由于CS开口的特点和ICD的植入需要,手术一般从左侧进行,选择穿刺左锁骨下静脉/腋静脉或分离头静脉送入导引钢丝,然后将特殊设计的CS长鞘(图1-7)送入CS,在送入CS长鞘时可用4级或10极电生理标测导管作为导引先送入CS,然后将CS长鞘送入CS,或者用Amplatz造影导管配合泥鳅钢丝寻找CS口。对于心脏扩大特别是右心房扩大明显的充血性心衰患者,由于CS本身及周围组织解剖变形,CS开口难以定位,常常导致插管困难甚至手术失败,术前应用CT心脏静脉成像或冠状动脉造影(CAG)延迟显影了解心脏静脉开口情况及分支静脉的解剖特点,可以提高手术成功率。

图1-7 雅培公司多种形状的冠状静脉窦长鞘

2.逆行心脏静脉造影

当长鞘送至CS内后,将带球囊的造影导管沿长鞘送入CS,随后将球囊充盈后经造影导管推注10~20ml的造影剂进行CS逆行造影,显示心脏静脉及其分支血管的分布,为充分了解靶血管的情况,建议多体位投照,包括前后位、左前斜及右前斜位。

3.左心室导线植入

CS逆行造影完毕后,撤出造影导管,再沿静脉鞘将导线送入心脏静脉,可先将预塑形的PTCA导丝插入导线中孔,然后将PTCA导丝沿CS长鞘送入选定的靶血管,再将左心室导线沿PTCA导丝推送入血管。靶血管最好选择左心室侧或后静脉,或者根据超声心动图或三维标测等提示左心室激动最延迟的部位。但由于10%~15%的患者存在心脏静脉分支迂曲、成角等心脏静脉解剖变异,导致左心室导线植入失败,可以使用鞘中鞘或者CAG导管通过冠状静脉长鞘进入冠状静脉,缓慢、轻柔旋转,一旦确定达到靶静脉,经导管推入造影剂,以获取清晰的冠状静脉血管走行图像,然后将PTCA导丝送入血管远端,撤出鞘中鞘或CAG造影导管,将左心室导管沿PTCA导丝送入靶血管(图1-8)。

图1-8 左心室导线植入

A: 5F JR 3.5 CAG造影导管超选择造影;B:左心室导线沿PTCA导丝送入靶血管。

4.起搏测试

左心室导线植入静脉后,进行左心室起搏阈值测试,并记录左心室电图及体表心电图。因为是心外膜起搏,左心室起搏阈值较高,可接受的参数:起搏阈值≤3.5V或者比起搏器的最大输出电压低2V,且不会因电压过高出现膈神经刺激,阻抗300~1 000Ω;通常需用高电压7.5V或者10V进行起搏,观察是否引起膈神经刺激。最后,常规方法将右心房、右心室导线植入,分别测试右心房、右心室及双心室起搏阈值、感知及阻抗。

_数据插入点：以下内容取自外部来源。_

`src/rtl/ebid_consts.vh`:
```
`ifndef EBID_CONSTS_VH
`define EBID_CONSTS_VH

// Reset value of the program counter.
`define EBID_PC_RESET      13'h0000
// Increment applied to the program counter for each sequential fetch.
`define EBID_PC_STEP       13'h0001
// Instruction word that executes as a no-operation (flush filler).
`define EBID_NOP_WORD      14'h0000
// Reset value of the accumulator.
`define EBID_ACC_RESET     8'h00
// File address of the timer-zero count register.
`define EBID_TIMER_ADDR    7'h01
// File address of the I/O port whose reads come from the pins.
`define EBID_PORT_ADDR     7'h05
// Reset value of the file write address.
`define EBID_ADDR_RESET    7'h00

// Field positions inside the 14-bit instruction word.
`define EBID_DEST_BIT      7
`define EBID_FADDR_MSB     6
`define EBID_BIDX_MSB      9
`define EBID_BIDX_LSB      7
`define EBID_LIT8_MSB      7
`define EBID_LIT11_MSB     10

// Arithmetic and logic unit operation codes.
`define EBID_ALU_PASS      4'h0
`define EBID_ALU_ADD       4'h1
`define EBID_ALU_SUB       4'h2
`define EBID_ALU_AND       4'h3
`define EBID_ALU_OR        4'h4
`define EBID_ALU_XOR       4'h5
`define EBID_ALU_COM       4'h6
`define EBID_ALU_DEC       4'h7
`define EBID_ALU_INC       4'h8
`define EBID_ALU_RLC       4'h9
`define EBID_ALU_RRC       4'ha
`define EBID_ALU_SWAP      4'hb
`define EBID_ALU_ZERO      4'hc

`endif

```
`src/rtl/ebid_alu.v`:
```
`timescale 1ns/1ns
`default_nettype none
`include "ebid_consts.vh"

module ebid_alu (
	// Operation select and operands.
	input  wire [3:0] op,
	input  wire [7:0] x,
	input  wire [7:0] y,
	input  wire       cin,
	// Result and flag candidates.
	output reg  [7:0] res,
	output reg        cout,
	output reg        hcout,
	output wire       zout
);

	// Full sums for addition and for two's complement subtraction x - y.
	wire [8:0] add9 = {1'b0, x} + {1'b0, y};
	wire [4:0] addh = {1'b0, x[3:0]} + {1'b0, y[3:0]};
	wire [8:0] sub9 = {1'b0, x} + {1'b0, ~y} + 9'h001;
	wire [4:0] subh = {1'b0, x[3:0]} + {1'b0, ~y[3:0]} + 5'h01;

	// The zero candidate always follows the selected result.
	assign zout = (res == 8'h00);

	// Selects the result and carry candidates for the requested operation.
	always @* begin
		res   = x;
		cout  = cin;
		hcout = 1'b0;
		case (op)
			`EBID_ALU_ADD: begin
				res   = add9[7:0];
				cout  = add9[8];
				hcout = addh[4];
			end
			`EBID_ALU_SUB: begin
				// Carry set means no borrow occurred.
				res   = sub9[7:0];
				cout  = sub9[8];
				hcout = subh[4];
			end
			`EBID_ALU_AND:  res = x & y;
			`EBID_ALU_OR:   res = x | y;
			`EBID_ALU_XOR:  res = x ^ y;
			`EBID_ALU_COM:  res = ~x;
			`EBID_ALU_DEC:  res = x + 8'hff;
			`EBID_ALU_INC:  res = x + 8'h01;
			`EBID_ALU_RLC: begin
				res  = {x[6:0], cin};
				cout = x[7];
			end
			`EBID_ALU_RRC: begin
				res  = {cin, x[7:1]};
				cout = x[0];
			end
			`EBID_ALU_SWAP: res = {x[3:0], x[7:4]};
			`EBID_ALU_ZERO: res = 8'h00;
			default:        res = x;
		endcase
	end

endmodule
`default_nettype wire

```
`src/rtl/ebid_bitop.v`:
```
`timescale 1ns/1ns
`default_nettype none

module ebid_bitop (
	// Operand byte and selected bit position.
	input  wire [7:0] data,
	input  wire [2:0] idx,
	// Byte with the bit forced low or high, and the bit itself.
	output wire [7:0] cleared,
	output wire [7:0] set,
	output wire       bit_val
);

	// One-hot mask of the selected bit.
	wire [7:0] mask = 8'h01 << idx;

	assign cleared = data & ~mask;
	assign set     = data | mask;
	assign bit_val = |(data & mask);

endmodule
`default_nettype wire

```
`src/rtl/ebid_core.v`:
```
// Overview of operation
// - Destination bit picks accumulator or file.
// - Add and file-minus-acc update C, DC, Z.
// - Literal add and subtract update C, DC, Z.
// - Logical acc-with-file ops affect only zero.
// - Logical literal ops write acc, affect zero.
// - Don't-care encoding bits never change behaviour.
// - Invert, decrement, increment, copy affect only zero.
// - Rotates touch carry; nibble exchange no flags.
// - Clear file/acc set zero; store acc.
// - Step-and-skip ops skip when result zero.
// - Bit clear and set change no flags.
// - Bit tests discard next word when true.
// - Call pushes return, loads latched target.
// - Jump loads latched target, pushes nothing.
// - Watchdog clear resets counter, sets both bits.
// - Port reads use pin levels, not latch.
// - Timer-zero write clears its assigned prescaler.
// - Redirects and true tests take two cycles.
// - Operand fields decode at their full widths.
// - Interrupt return pops and sets interrupt enable.
// - Returns pop; literal return also loads acc.
// - Sleep clears watchdog, sets time-out, halts.
`timescale 1ns/1ns
`default_nettype none
`include "ebid_consts.vh"

module ebid_core (
	// Clock and synchronous active-low reset.
	input  wire        clk_sys,
	input  wire        resetn,
	// Program memory fetch.
	output reg  [12:0] pc_r,
	input  wire [13:0] instr_word,
	input  wire [4:0]  upper_address_latch,
	// File register read port.
	output reg  [6:0]  file_addr_r,
	input  wire [7:0]  file_rdata,
	input  wire [7:0]  port_pin_levels,
	// File register write port.
	output reg         file_we_r,
	output reg  [6:0]  file_wr_addr_r,
	output reg  [7:0]  file_wdata_r,
	// Return stack.
	output reg         stack_push_r,
	output reg  [12:0] stack_push_data_r,
	output reg         stack_pop_r,
	input  wire [12:0] stack_top,
	// Watchdog, timer, interrupt and sleep control.
	input  wire        prescaler_on_timer,
	input  wire        wake_req,
	output reg         watchdog_clear_r,
	output reg         timer_psc_clear_r,
	output reg         global_interrupt_enable_set_r,
	output reg         sleeping_r,
	// Core state.
	output reg  [7:0]  acc_r,
	output reg         carry_r,
	output reg         half_carry_flag_r,
	output reg         zero_r,
	output reg         timeout_status_bit_r,
	output reg         powerdown_status_bit_r
);

	// Word now executing; a flush loads the no-operation word.
	reg  [13:0] instr_r;

	// Decoded operand fields at their full widths.
	// operand field widths
	wire        dest_file = instr_r[`EBID_DEST_BIT];
	wire [7:0]  lit8      = instr_r[`EBID_LIT8_MSB:0];
	wire [10:0] lit11     = instr_r[`EBID_LIT11_MSB:0];
	wire [2:0]  bit_idx   = instr_r[`EBID_BIDX_MSB:`EBID_BIDX_LSB];

	// Latest value of the addressed file, with the pending write forwarded.
	wire [7:0]  file_fwd;
	// Value used as the file operand.
	wire [7:0]  file_val;

	// Decode results.
	reg  [3:0]  alu_op;        // Operation for the arithmetic unit.
	reg  [7:0]  opx;           // First arithmetic operand.
	reg  [7:0]  opy;           // Second arithmetic operand.
	reg         wr_acc;        // Result goes to the accumulator.
	reg         wr_file;       // Result goes to the addressed file.
	reg         upd_c;         // Carry takes the unit's carry.
	reg         upd_dc;        // Half carry takes the unit's half carry.
	reg         upd_z;         // Zero takes the unit's zero.
	reg         skip_on_zero;  // Skip when the result is zero.
	reg         skip_on_bit;   // Skip when the tested bit matches.
	reg         skip_bit_val;  // Bit value that causes the skip.
	reg         bit_clr;       // File result is the bit-cleared byte.
	reg         bit_set;       // File result is the bit-set byte.
	reg         do_jump;       // Absolute jump.
	reg         do_call;       // Subroutine call.
	reg         do_ret;        // Pop the return address.
	reg         do_retie;      // Pop and re-enable interrupts.
	reg         do_sleep;      // Enter sleep.
	reg         do_wdog;       // Clear the watchdog.

	// Arithmetic unit and bit unit outputs.
	wire [7:0]  alu_res;
	wire        alu_c;
	wire        alu_dc;
	wire        alu_z;
	wire [7:0]  bit_cleared;
	wire [7:0]  bit_setbyte;
	wire        bit_now;

	// Combined control terms.
	wire        skip_now;
	wire        redirect;
	wire [12:0] branch_target;
	wire [7:0]  wr_value;

	// A write issued last cycle has not reached the memory read port yet.
	assign file_fwd = (file_we_r && (file_wr_addr_r == file_addr_r)) ?
		file_wdata_r : file_rdata;

	assign file_val = (file_addr_r == `EBID_PORT_ADDR) ?
		port_pin_levels : file_fwd;

	// Arithmetic and logic unit.
	ebid_alu u_alu (
		.op    (alu_op),
		.x     (opx),
		.y     (opy),
		.cin   (carry_r),
		.res   (alu_res),
		.cout  (alu_c),
		.hcout (alu_dc),
		.zout  (alu_z)
	);

	// Bit select, force and test unit.
	ebid_bitop u_bitop (
		.data    (file_val),
		.idx     (bit_idx),
		.cleared (bit_cleared),
		.set     (bit_setbyte),
		.bit_val (bit_now)
	);

	// Decodes the executing word into operation controls.
	always @* begin
		alu_op       = `EBID_ALU_PASS;
		opx          = file_val;
		opy          = acc_r;
		wr_acc       = 1'b0;
		wr_file      = 1'b0;
		upd_c        = 1'b0;
		upd_dc       = 1'b0;
		upd_z        = 1'b0;
		skip_on_zero = 1'b0;
		skip_on_bit  = 1'b0;
		skip_bit_val = 1'b0;
		bit_clr      = 1'b0;
		bit_set      = 1'b0;
		do_jump      = 1'b0;
		do_call      = 1'b0;
		do_ret       = 1'b0;
		do_retie     = 1'b0;
		do_sleep     = 1'b0;
		do_wdog      = 1'b0;
		casez (instr_r)
			14'b00_0000_1???_????: begin
				opx     = acc_r;
				wr_file = 1'b1;
			end
			14'b00_0000_0000_1000: do_ret = 1'b1;
			14'b00_0000_0000_1001: begin
				do_ret   = 1'b1;
				do_retie = 1'b1;
			end
			14'b00_0000_0110_0100: do_wdog = 1'b1;
			14'b00_0000_0110_0011: do_sleep = 1'b1;
			// No-operation: nothing changes.
			14'b00_0000_0??0_0000: alu_op = `EBID_ALU_PASS;
			14'b00_0001_1???_????: begin
				alu_op  = `EBID_ALU_ZERO;
				wr_file = 1'b1;
				upd_z   = 1'b1;
			end
			14'b00_0001_0???_????: begin
				alu_op = `EBID_ALU_ZERO;
				wr_acc = 1'b1;
				upd_z  = 1'b1;
			end
			14'b00_0010_????_????: begin
				alu_op = `EBID_ALU_SUB;
				upd_c  = 1'b1;
				upd_dc = 1'b1;
				upd_z  = 1'b1;
			end
			14'b00_0111_????_????: begin
				alu_op = `EBID_ALU_ADD;
				upd_c  = 1'b1;
				upd_dc = 1'b1;
				upd_z  = 1'b1;
			end
			14'b00_0100_????_????: begin
				alu_op = `EBID_ALU_OR;
				upd_z  = 1'b1;
			end
			14'b00_0101_????_????: begin
				alu_op = `EBID_ALU_AND;
				upd_z  = 1'b1;
			end
			14'b00_0110_????_????: begin
				alu_op = `EBID_ALU_XOR;
				upd_z  = 1'b1;
			end
			14'b00_0011_????_????: begin
				alu_op = `EBID_ALU_DEC;
				upd_z  = 1'b1;
			end
			14'b00_1000_????_????: begin
				alu_op = `EBID_ALU_PASS;
				upd_z  = 1'b1;
			end
			14'b00_1001_????_????: begin
				alu_op = `EBID_ALU_COM;
				upd_z  = 1'b1;
			end
			14'b00_1010_????_????: begin
				alu_op = `EBID_ALU_INC;
				upd_z  = 1'b1;
			end
			14'b00_1011_????_????: begin
				alu_op       = `EBID_ALU_DEC;
				skip_on_zero = 1'b1;
			end
			14'b00_1111_????_????: begin
				alu_op       = `EBID_ALU_INC;
				skip_on_zero = 1'b1;
			end
			14'b00_1100_????_????: begin
				alu_op = `EBID_ALU_RRC;
				upd_c  = 1'b1;
			end
			14'b00_1101_????_????: begin
				alu_op = `EBID_ALU_RLC;
				upd_c  = 1'b1;
			end
			14'b00_1110_????_????: alu_op = `EBID_ALU_SWAP;
			14'b01_00??_????_????: begin
				bit_clr = 1'b1;
				wr_file = 1'b1;
			end
			14'b01_01??_????_????: begin
				bit_set = 1'b1;
				wr_file = 1'b1;
			end
			14'b01_10??_????_????: begin
				skip_on_bit  = 1'b1;
				skip_bit_val = 1'b0;
			end
			14'b01_11??_????_????: begin
				skip_on_bit  = 1'b1;
				skip_bit_val = 1'b1;
			end
			14'b10_0???_????_????: do_call = 1'b1;
			14'b10_1???_????_????: do_jump = 1'b1;
			// Load literal into the accumulator.
			14'b11_00??_????_????: begin
				opx    = lit8;
				wr_acc = 1'b1;
			end
			14'b11_01??_????_????: begin
				opx    = lit8;
				wr_acc = 1'b1;
				do_ret = 1'b1;
			end
			14'b11_1000_????_????: begin
				alu_op = `EBID_ALU_OR;
				opx    = lit8;
				wr_acc = 1'b1;
				upd_z  = 1'b1;
			end
			14'b11_1001_????_????: begin
				alu_op = `EBID_ALU_AND;
				opx    = lit8;
				wr_acc = 1'b1;
				upd_z  = 1'b1;
			end
			14'b11_1010_????_????: begin
				alu_op = `EBID_ALU_XOR;
				opx    = lit8;
				wr_acc = 1'b1;
				upd_z  = 1'b1;
			end
			14'b11_110?_????_????: begin
				alu_op = `EBID_ALU_SUB;
				opx    = lit8;
				wr_acc = 1'b1;
				upd_c  = 1'b1;
				upd_dc = 1'b1;
				upd_z  = 1'b1;
			end
			14'b11_111?_????_????: begin
				alu_op = `EBID_ALU_ADD;
				opx    = lit8;
				wr_acc = 1'b1;
				upd_c  = 1'b1;
				upd_dc = 1'b1;
				upd_z  = 1'b1;
			end
			default: alu_op = `EBID_ALU_PASS;
		endcase
		if (instr_r[13:12] == 2'b00 && instr_r[11:8] != 4'b0000 &&
			instr_r[11:8] != 4'b0001) begin
			wr_acc  = ~dest_file;
			wr_file = dest_file;
		end
	end

	assign skip_now = (skip_on_zero && alu_z) ||
		(skip_on_bit && (bit_now == skip_bit_val));
	assign redirect = do_jump || do_call || do_ret;
	assign branch_target = {upper_address_latch[4:3], lit11};
	// Bit operations write the forced byte; others write the unit result.
	assign wr_value = bit_clr ? bit_cleared :
		(bit_set ? bit_setbyte : alu_res);

	// Fetch, flush and program counter sequencing.
	always @(posedge clk_sys) begin
		if (!resetn) begin
			pc_r        <= `EBID_PC_RESET;
			instr_r     <= `EBID_NOP_WORD;
			file_addr_r <= `EBID_ADDR_RESET;
			sleeping_r  <= 1'b0;
		end else if (sleeping_r && !wake_req) begin
			// Halted: hold the counter and run no-operations.
			instr_r <= `EBID_NOP_WORD;
		end else if (do_sleep) begin
			sleeping_r <= 1'b1;
			instr_r    <= `EBID_NOP_WORD;
		end else if (redirect) begin
			pc_r    <= do_ret ? stack_top : branch_target;
			instr_r <= `EBID_NOP_WORD;
		end else if (skip_now) begin
			pc_r    <= pc_r + `EBID_PC_STEP;
			instr_r <= `EBID_NOP_WORD;
		end else begin
			sleeping_r  <= 1'b0;
			pc_r        <= pc_r + `EBID_PC_STEP;
			instr_r     <= instr_word;
			file_addr_r <= instr_word[`EBID_FADDR_MSB:0];
		end
	end

	// Accumulator, flags and file write-back.
	always @(posedge clk_sys) begin
		if (!resetn) begin
			acc_r              <= `EBID_ACC_RESET;
			carry_r            <= 1'b0;
			half_carry_flag_r  <= 1'b0;
			zero_r             <= 1'b0;
			file_we_r          <= 1'b0;
			file_wr_addr_r     <= `EBID_ADDR_RESET;
			file_wdata_r       <= `EBID_ACC_RESET;
			timer_psc_clear_r  <= 1'b0;
		end else begin
			if (wr_acc) begin
				acc_r <= alu_res;
			end
			// Flags change only where the operation names them.
			if (upd_c) begin
				carry_r <= alu_c;
			end
			if (upd_dc) begin
				half_carry_flag_r <= alu_dc;
			end
			if (upd_z) begin
				zero_r <= alu_z;
			end
			file_we_r      <= wr_file;
			file_wr_addr_r <= file_addr_r;
			file_wdata_r   <= wr_value;
			timer_psc_clear_r  <= wr_file && prescaler_on_timer &&
				(file_addr_r == `EBID_TIMER_ADDR);
		end
	end

	// Stack, watchdog, interrupt enable and power status.
	always @(posedge clk_sys) begin
		if (!resetn) begin
			stack_push_r                  <= 1'b0;
			stack_push_data_r             <= `EBID_PC_RESET;
			stack_pop_r                   <= 1'b0;
			watchdog_clear_r              <= 1'b0;
			global_interrupt_enable_set_r <= 1'b0;
			timeout_status_bit_r          <= 1'b1;
			powerdown_status_bit_r        <= 1'b1;
		end else begin
			stack_push_r      <= do_call;
			stack_push_data_r <= pc_r;
			stack_pop_r <= do_ret;
			global_interrupt_enable_set_r <= do_retie;
			watchdog_clear_r <= do_wdog || do_sleep;
			if (do_wdog) begin
				timeout_status_bit_r   <= 1'b1;
				powerdown_status_bit_r <= 1'b1;
			end else if (do_sleep) begin
				timeout_status_bit_r   <= 1'b1;
				powerdown_status_bit_r <= 1'b0;
			end
		end
	end

endmodule
`default_nettype wire

```
`config.mk`:
```
export PLATFORM = sky130hd
export DESIGN_NAME = ebid_core
export DESIGN_NICKNAME = d
export VERILOG_FILES = /design/src/rtl/ebid_alu.v /design/src/rtl/ebid_bitop.v /design/src/rtl/ebid_core.v
export VERILOG_INCLUDE_DIRS = /design/src /design/src/rtl
export SDC_FILE = /design/constraint.sdc
export NUM_CORES = 1
export LEC_CHECK = 0
export BUFFER_PORTS_ARGS = -buffer_cell sky130_fd_sc_hd__buf_2
export CORE_MARGIN = 1.5
export CORE_UTILIZATION = 46
export DETAILED_ROUTE_END_ITERATION = 16
export GPL_TIMING_DRIVEN = 0
export PLACE_DENSITY = 0.68
export SLEW_MARGIN = 10
export SYNTH_ARGS = -nofsm -noshare
export SYNTH_HDL_FRONTEND = slang
export SYNTH_SLANG_ARGS = --single-unit
```
`constraint.sdc`:
```
create_clock -name clk_sys -period 7.3 [get_ports clk_sys]
set_clock_uncertainty 0.1 [all_clocks]
set_input_delay 1.095 -clock clk_sys [delete_from_list [all_inputs] [get_ports clk_sys]]
set_output_delay 1.095 -clock clk_sys [all_outputs]
set_load 0.1 [all_outputs]
```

总之,CRT植入的“瓶颈”在于左心室起搏技术,随着导线的不断改进以及经验的积累,目前左心室导线植入成功率已提高至90%~95%,减少了并发症,同时导线移位率由20%降低至不足10%。对于选择最佳的心脏静脉而言,心脏静脉造影十分重要。已往的研究已经证实,为达到最大程度的同步化,通常应该起搏左心室侧壁或侧后壁,而不是前壁或心尖。如何到达最佳起搏位点尚需冠状静脉造影的引导。CRT尚存在以下技术难点:如何将导线植入到最佳静脉、如何解决感知/起搏阈值增高以及膈神经刺激等问题。而新型四极导线的推出和鞘中鞘等传送装置的更新,可使CRT植入的成功率大大提高。